Direction prediction | Existence prediction | |||||||
---|---|---|---|---|---|---|---|---|
Cornell | Wisconsin | Cora-ML | CiteSeer | Cornell | Wisconsin | Cora-ML | CiteSeer | |
ChebNet | 71.0±5.5 | 67.5±4.5 | 72.7±1.5 | 68.0±1.6 | 80.1±2.3 | 82.5±1.9 | 80.0±0.6 | 77.4±0.4 |
GCN | 56.2±8.7 | 71.0±4.0 | 79.8±1.1 | 68.9±2.8 | 75.1±1.4 | 75.1±1.9 | 81.6±0.5 | 76.9±0.5 |
APPNP | 69.5±9.0 | 75.1±3.5 | 83.7±0.7 | 77.9±1.6 | 74.9±1.5 | 75.7±2.2 | 82.5±0.6 | 78.6±0.7 |
SAGE | 75.2±11.0 | 72.0±3.5 | 68.2±0.8 | 68.7±1.5 | 79.8±2.4 | 77.3±2.9 | 75.0±0.0 | 74.1±1.0 |
GIN | 69.3±6.0 | 74.8±3.7 | 83.2±0.9 | 76.3±1.4 | 74.5±2.1 | 76.2±1.9 | 82.5±0.7 | 77.9±0.7 |
GAT | 67.9±11.1 | 53.2±2.6 | 50.0±0.1 | 50.6±0.5 | 77.9±3.2 | 74.6±0.0 | 75.0±0.0 | 75.0±0.0 |
DGCN | 80.7±6.3 | 74.5±7.2 | 79.6±1.5 | 78.5±2.3 | 80.0±3.9 | 82.8 ± 2.0 | 82.1±0.5 | 81.2±0.4 |
DiGraph | 79.3±1.9 | 82.3±4.9 | 80.8±1.1 | 81.0±1.1 | 80.6±2.5 | 82.8 ± 2.6 | 81.8±0.5 | 82.2 ± 0.6 |
DiGraphIB | 79.8±4.8 | 82.0±4.9 | 83.4±1.1 | 82.5±1.3 | 80.5±3.6 | 82.4±2.2 | 82.2±0.5 | 81.0±0.5 |
MagNet | 82.9 ± 3.5 | 83.3 ± 3.0 | 86.5 ± 0.7 | 84.8 ± 1.2 | 81.1 ± 3.3 | 82.8 ± 2.2 | 82.7 ± 0.7 | 79.9±0.6 |
Best q | 0.20 | 0.10 | 0.20 | 0.15 | 0.25 | 0.05 | 0.05 | 0.05 |
We have introduced MagNet, a neural network for directed graphs based on the magnetic Laplacian. This network can be viewed as the natural extension of spectral graph convolutional networks to the directed graph setting. We demonstrate the effectiveness of our network, and the importance of incorporating directional information via a complex Hermitian matrix, for link prediction and node classification on both real and synthetic datasets. Interesting avenues of future research would be using multiple q ’s along different channels, exploring the role of different normalizations of the magnetic Laplacian, and incorporating the magnetic Laplacian into other network architectures.
Our method has natural extensions to weighted, directed graphs when all edges are directed. However, it not clear what is the best way to extend it to weighted mixed graphs (with both directed and undirected edges). Our network does not incorporate an attention mechanism and, similar to many other networks, is not scalable to large graphs in its current form (although this may be addressed in future work). All of our data is publicly available for research purposes and does not contain personally identifiable information or offensive content. The method presented here has no greater or lesser impact on society than other graph neural network algorithms.
We would like to thank Jie Zhang who pointed out that our definition of the magnetic Laplacian differed by an entry-wise complex conjugation from the most commonly used definition in the literature. Y.H. thanks her supervisors Mihai Cucuringu and Gesine Reinert for their guidance.
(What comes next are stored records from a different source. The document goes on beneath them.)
Context: an optimization exercise on an open-source flow, tuned for small area, a short achievable clock period and few clock cycles per item. The choices shown serve that exercise and are no tape-out recipe. Function was checked by simulation only, so behaviour that the tests miss may differ from the original. Power figures rest on the tool's default switching activity, not on a simulated workload.

==> flow/run.sh <==
#!/bin/bash
# Layout: the standard flow (standard.sh), unchanged in its steps, with
# two settings passed to it:
#  - SETUP_SLACK_MARGIN=8.5: the resizer's setup repair keeps working until the
#    paths have 8.5 ns of slack at the design's 12 ns clock (about 3.5 ns), so the
#    layout is timed for speed although it is signed off at 12 ns as usual.
#  - BUFFER_PORTS_ARGS: every input and output port still gets its own
#    buffer, as in the standard flow, but a buf_2 instead of the delay cell
#    the flow picks by default.
# The clock, constraints, floorplan, power grid and all other steps are the
# standard ones. All tool output goes to standard.log and the ORFS logs.
cp standard.sh standard.sh.log 2>/dev/null
export SETUP_SLACK_MARGIN=8.5
export BUFFER_PORTS_ARGS="-buffer_cell sky130_fd_sc_hd__buf_2"
bash standard.sh > standard.log 2>&1
==> standard.sh <==
#!/bin/bash
# synth_recipe.tcl (not shown) runs the flow's synth.tcl, then flattens the netlist and writes it again
# the make line also repeats each setting of config.mk as NAME=value (left out here)
make -C /OpenROAD-flow-scripts/flow DESIGN_CONFIG=/design/flow/config.mk WORK_HOME=/design/flow/orfs CLKGATE_MAP_FILE= SYNTH_SCRIPT=/design/flow/synth_recipe.tcl "${@:-finish}"
==> config.mk <==
export PLATFORM = sky130hd
export DESIGN_NAME = radix_digit_emitter_unit
export DESIGN_NICKNAME = radix_digit_emitter_unit
export VERILOG_FILES = /design/flow/design.v
export SDC_FILE = /design/flow/constraint.sdc
export NUM_CORES = 4
export LEC_CHECK = 0
export CAP_MARGIN = 20
export CORE_MARGIN = 2
export CORE_UTILIZATION = 40
export SLEW_MARGIN = 20
==> constraint.sdc <==
create_clock -name core_clock -period 12.0 [get_ports {clk_i}]
set_input_delay 2.4000 -clock core_clock [delete_from_list [all_inputs] [get_ports {clk_i}]]
set_output_delay 2.4000 -clock core_clock [all_outputs]
set_load 0.01 [all_outputs]
==> design.v <==
`timescale 1ns / 1ps
package rdx_pkg;
  localparam int CharW    = 8;
  localparam int DataW    = 32;
  localparam int CfgIdxW  = 2;
  localparam int CfgDataW = 64;
  localparam int NDig     = 14;
  localparam logic [CharW-1:0] CharNul   = 8'h00;
  localparam logic [CharW-1:0] CharMinus = 8'h2D;
  typedef enum logic [1:0] {
    KDigit   = 2'd0,
    KMinus   = 2'd1,
    KInvalid = 2'd2
  } kind_e;
  typedef enum logic [2:0] {
    EIdle,
    EInval,
    ESign,
    EPow,
    EDig
  } emit_state_e;
  typedef enum logic [1:0] {
    CIdle,
    CConv,
    CDone
  } conv_state_e;
  localparam int NPre = 6;
  typedef enum logic [2:0] {
    PIdle,
    PLoad,
    PInit,
    PRun,
    PStop
  } pre_state_e;
endpackage
`timescale 1ns / 1ps
module rdx_front (
  input  logic                         clk_i,
  input  logic                         rst_ni,
  input  logic                         cfg_valid_i,
  input  logic [rdx_pkg::CfgIdxW-1:0]  cfg_index_i,
  input  logic [rdx_pkg::CfgDataW-1:0] cfg_data_i,
  input  logic                         scan_en_i,
  input  logic [3:0]                   sel_i,
  output logic [rdx_pkg::CharW-1:0]    char_o,
  output logic [4:0]                   radix_o,
  output logic                         pow2_o,
  output logic [2:0]                   k_o,
  output logic [3:0]                   kmask_o,
  output logic [3:0]                   hp_o,
  output logic                         odd_o,
  output logic                         tern_o,
  output logic                         known_o,
  output logic                         valid_o
);
  logic [63:0] alo_q, ahi_q;
  logic        lo_w_q, hi_w_q;
  logic [4:0]  radix_q;
  logic        pow2_q, odd_q, tern_q;
  logic [2:0]  k_q;
  logic [3:0]  kmask_q, hp_q;
  logic        pow2_d, odd_d, tern_d;
  logic [2:0]  k_d;
  logic [3:0]  kmask_d, hp_d;
  logic [4:0]  pos_q, pos_d;
  logic        fail_q, fail_d;
  logic        wr_lo, wr_hi, wr_rx;
  logic [7:0]  alpha [16];
  logic [3:0]  idx;
  logic [7:0]  c;
  logic        bad, dup;
  logic        cv_q, cv_d;
  logic [3:0]  cidx_q;
  logic [7:0]  c_q;
  logic        rin;
  logic        cv_in_q;
  logic [1:0]  ci_in_q;
  logic [63:0] cd_in_q;
  logic        rx_new_q;
  always_ff @(posedge clk_i or negedge rst_ni) begin
    if (!rst_ni) begin
      cv_in_q  <= 1'b0;
      rx_new_q <= 1'b0;
    end else begin
      cv_in_q  <= cfg_valid_i;
      rx_new_q <= wr_rx;
    end
  end
  always_ff @(posedge clk_i) begin
    ci_in_q <= cfg_index_i;
    cd_in_q <= cfg_data_i;
  end
  assign wr_lo = cv_in_q && (ci_in_q == 2'd0);
  assign wr_hi = cv_in_q && (ci_in_q == 2'd1);
  assign wr_rx = cv_in_q && (ci_in_q == 2'd2);
  always_ff @(posedge clk_i) begin
    if (wr_lo) alo_q <= cd_in_q;
    if (wr_hi) ahi_q <= cd_in_q;
  end
  always_comb begin
    pow2_d  = 1'b1;
    k_d     = 3'd4;
    kmask_d = 4'hF;
    unique case (radix_q)
      5'd2:    begin k_d = 3'd1; kmask_d = 4'h1; end
      5'd4:    begin k_d = 3'd2; kmask_d = 4'h3; end
      5'd8:    begin k_d = 3'd3; kmask_d = 4'h7; end
      5'd16:   begin k_d = 3'd4; kmask_d = 4'hF; end
      default: pow2_d = 1'b0;
    endcase
    tern_d = (radix_q == 5'd3);
    hp_d   = tern_d ? 4'd4 : radix_q[4:1];
    odd_d  = radix_q[0];
  end
  always_ff @(posedge clk_i) begin
    pow2_q  <= pow2_d;
    k_q     <= k_d;
    kmask_q <= kmask_d;
    hp_q    <= hp_d;
    odd_q   <= odd_d;
    tern_q  <= tern_d;
  end
  always_ff @(posedge clk_i or negedge rst_ni) begin
    if (!rst_ni) begin
      lo_w_q  <= 1'b0;
      hi_w_q  <= 1'b0;
      radix_q <= '0;
      pos_q   <= '0;
      fail_q  <= 1'b0;
      cv_q    <= 1'b0;
    end else begin
      if (wr_lo) lo_w_q <= 1'b1;
      if (wr_hi) hi_w_q <= 1'b1;
      if (wr_rx) radix_q <= cd_in_q[4:0];
      pos_q  <= pos_d;
      fail_q <= fail_d;
      cv_q   <= cv_d;
    end
  end
  always_comb begin
    for (int i = 0; i < 8; i++) begin
      alpha[i]     = alo_q[8*i +: 8];
      alpha[8 + i] = ahi_q[8*i +: 8];
    end
  end
  logic [3:0] nidx;
  logic       fetch;
  assign nidx  = cv_q ? (cidx_q + 4'd1) : pos_q[3:0];
  assign fetch = scan_en_i && !fail_q && !pos_q[4] && !(cv_q && cidx_q == 4'd15);
  assign idx    = scan_en_i ? nidx : sel_i;
  assign c      = alpha[idx];
  assign char_o = c;
  always_comb begin
    bad = (c_q == 8'h00) || (c_q == 8'h20) || (c_q == 8'h2B) || (c_q == 8'h2D) ||
          (c_q >= 8'd9 && c_q <= 8'd13) || (cidx_q[3] ? !hi_w_q : !lo_w_q);
    dup = 1'b0;
    for (int j = 0; j < 15; j++) begin
      if (4'(j) < cidx_q && alpha[j] == c_q) dup = 1'b1;
    end
  end
  always_comb begin
    pos_d  = pos_q;
    fail_d = fail_q;
    cv_d   = 1'b0;
    if (cv_q && !fail_q) begin
      if (bad || dup) fail_d = 1'b1;
      else            pos_d  = {1'b0, cidx_q} + 5'd1;
    end
    if (fetch && !fail_d) cv_d = 1'b1;
    if (wr_hi) begin
      if (pos_d >= 5'd8) begin
        pos_d  = 5'd8;
        fail_d = 1'b0;
      end
      cv_d = 1'b0;
    end
    if (wr_lo) begin
      pos_d  = 5'd0;
      fail_d = 1'b0;
      cv_d   = 1'b0;
    end
  end
  always_ff @(posedge clk_i) begin
    if (fetch) begin
      c_q    <= c;
      cidx_q <= nidx;
    end
  end
  assign rin     = (radix_q >= 5'd2) && (radix_q <= 5'd16);
  assign valid_o = rin && (pos_q >= radix_q);
  assign known_o = !rx_new_q && (!rin || fail_q || (pos_q >= radix_q));
  assign radix_o = radix_q;
  assign pow2_o  = pow2_q;
  assign k_o     = k_q;
  assign kmask_o = kmask_q;
  assign hp_o    = hp_q;
  assign odd_o   = odd_q;
  assign tern_o  = tern_q;
endmodule
`timescale 1ns / 1ps
module rdx_queue (
  input  logic                      clk_i,
  input  logic                      rst_ni,
  input  logic                      in_valid_i,
  output logic                      in_ready_o,
  input  logic [rdx_pkg::DataW-1:0] in_value_i,
  output logic                      out_valid_o,
  input  logic                      out_take_i,
  output logic [rdx_pkg::DataW-1:0] out_mag_o,
  output logic                      out_neg_o
);
  logic                      full_q, ok_q, neg_q;
  logic                      rdy_q;
  logic [rdx_pkg::DataW-1:0] val_q;
  logic                      accept;
  assign in_ready_o  = rdy_q;
  assign accept      = in_valid_i && rdy_q;
  assign out_valid_o = full_q && ok_q;
  assign out_mag_o   = val_q;
  assign out_neg_o   = neg_q;
  always_ff @(posedge clk_i or negedge rst_ni) begin
    if (!rst_ni) begin
      full_q <= 1'b0;
      rdy_q  <= 1'b0;
      ok_q   <= 1'b0;
    end else begin
      rdy_q <= !full_q;
      if (accept) begin
        full_q <= 1'b1;
        rdy_q  <= 1'b0;
        ok_q   <= !in_value_i[rdx_pkg::DataW-1];
      end else begin
        if (out_take_i) begin
          full_q <= 1'b0;
          rdy_q  <= 1'b1;
        end
        if (full_q) ok_q <= 1'b1;
      end
    end
  end
  always_ff @(posedge clk_i) begin
    if (!full_q) begin
      val_q <= in_value_i;
      neg_q <= in_value_i[rdx_pkg::DataW-1];
    end else if (!ok_q) begin
      val_q <= rdx_pkg::DataW'(0) - val_q;
    end
  end
endmodule
`timescale 1ns / 1ps
module rdx_step #(
  parameter int N = 14
) (
  input  logic [4*N-1:0] dig_i,
  input  logic           bit_i,
  input  logic [3:0]     hp_i,
  input  logic           odd_i,
  output logic [4*N-1:0] dig_o
);
  function automatic logic [3:0] sub4(input logic [3:0] a, input logic [3:0] b,
                                      input logic bin);
    logic bw;
    bw = bin;
    for (int j = 0; j < 4; j++) begin
      sub4[j] = a[j] ^ b[j] ^ bw;
      bw      = (!a[j] && b[j]) || (!a[j] && bw) || (b[j] && bw);
    end
  endfunction
  function automatic logic gt4(input logic [3:0] a, input logic [3:0] b);
    gt4 = (a[3] && !b[3]) ||
          (a[3] == b[3] && ((a[2] && !b[2]) ||
          (a[2] == b[2] && ((a[1] && !b[1]) ||
          (a[1] == b[1] && a[0] && !b[0])))));
  endfunction
  localparam int L = $clog2(N + 1);
  logic [N:0] g, p, c;
  logic [N:0] gl [L+1];
  logic [N:0] pl [L+1];
  always_comb begin
    g[0] = bit_i;
    p[0] = 1'b0;
    for (int i = 0; i < N; i++) begin
      logic eq;
      eq     = (dig_i[4*i +: 4] == hp_i);
      g[i+1] = gt4(dig_i[4*i +: 4], hp_i) || (!odd_i && eq);
      p[i+1] = odd_i && eq;
    end
  end
  always_comb begin
    gl[0] = g;
    pl[0] = p;
    for (int l = 0; l < L; l++) begin
      for (int i = 0; i <= N; i++) begin
        if (i >= (1 << l)) begin
          gl[l+1][i] = gl[l][i] | (pl[l][i] & gl[l][i - (1 << l)]);
          pl[l+1][i] = pl[l][i] & pl[l][i - (1 << l)];
        end else begin
          gl[l+1][i] = gl[l][i];
          pl[l+1][i] = pl[l][i];
        end
      end
    end
    c = gl[L];
  end
  always_comb begin
    for (int i = 0; i < N; i++) begin
      logic       co;
      logic [3:0] d, x0, x1;
      d  = dig_i[4*i +: 4];
      co = c[i+1];
      x0 = sub4(d, hp_i, 1'b0);
      x1 = sub4(d, hp_i, 1'b1);
      dig_o[4*i]         = c[i] ^ (co & odd_i);
      dig_o[4*i+1 +: 3]  = co ? ((odd_i && !c[i]) ? x1[2:0] : x0[2:0]) : d[2:0];
    end
  end
endmodule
This work was supported by the National Institutes of Health [grant NIGMS-R01GM135929 to M.H. and supporting X.Z, N.B.]; the University of Oxford [the Clarendon scholarship to Y.H.]; the National Science Foundation [grant DMS-1845856 to M.H.]; and the Department of Energy [grant DE-SC0021152 to M.H.].
1 Our definition of Θ coincides with that used in [ 19 ]. However, another definition (differing by a minus sign) also appears in the literature. These resulting magnetic Laplacians have the same eigenvalues and the corresponding eigenvectors are complex conjugates of one another. Therefore, this difference does not affect the performance of our network since our final layer separates the real and imaginary parts before multiplying by a trainable weight matrix (see Section 3 for details on the network structure).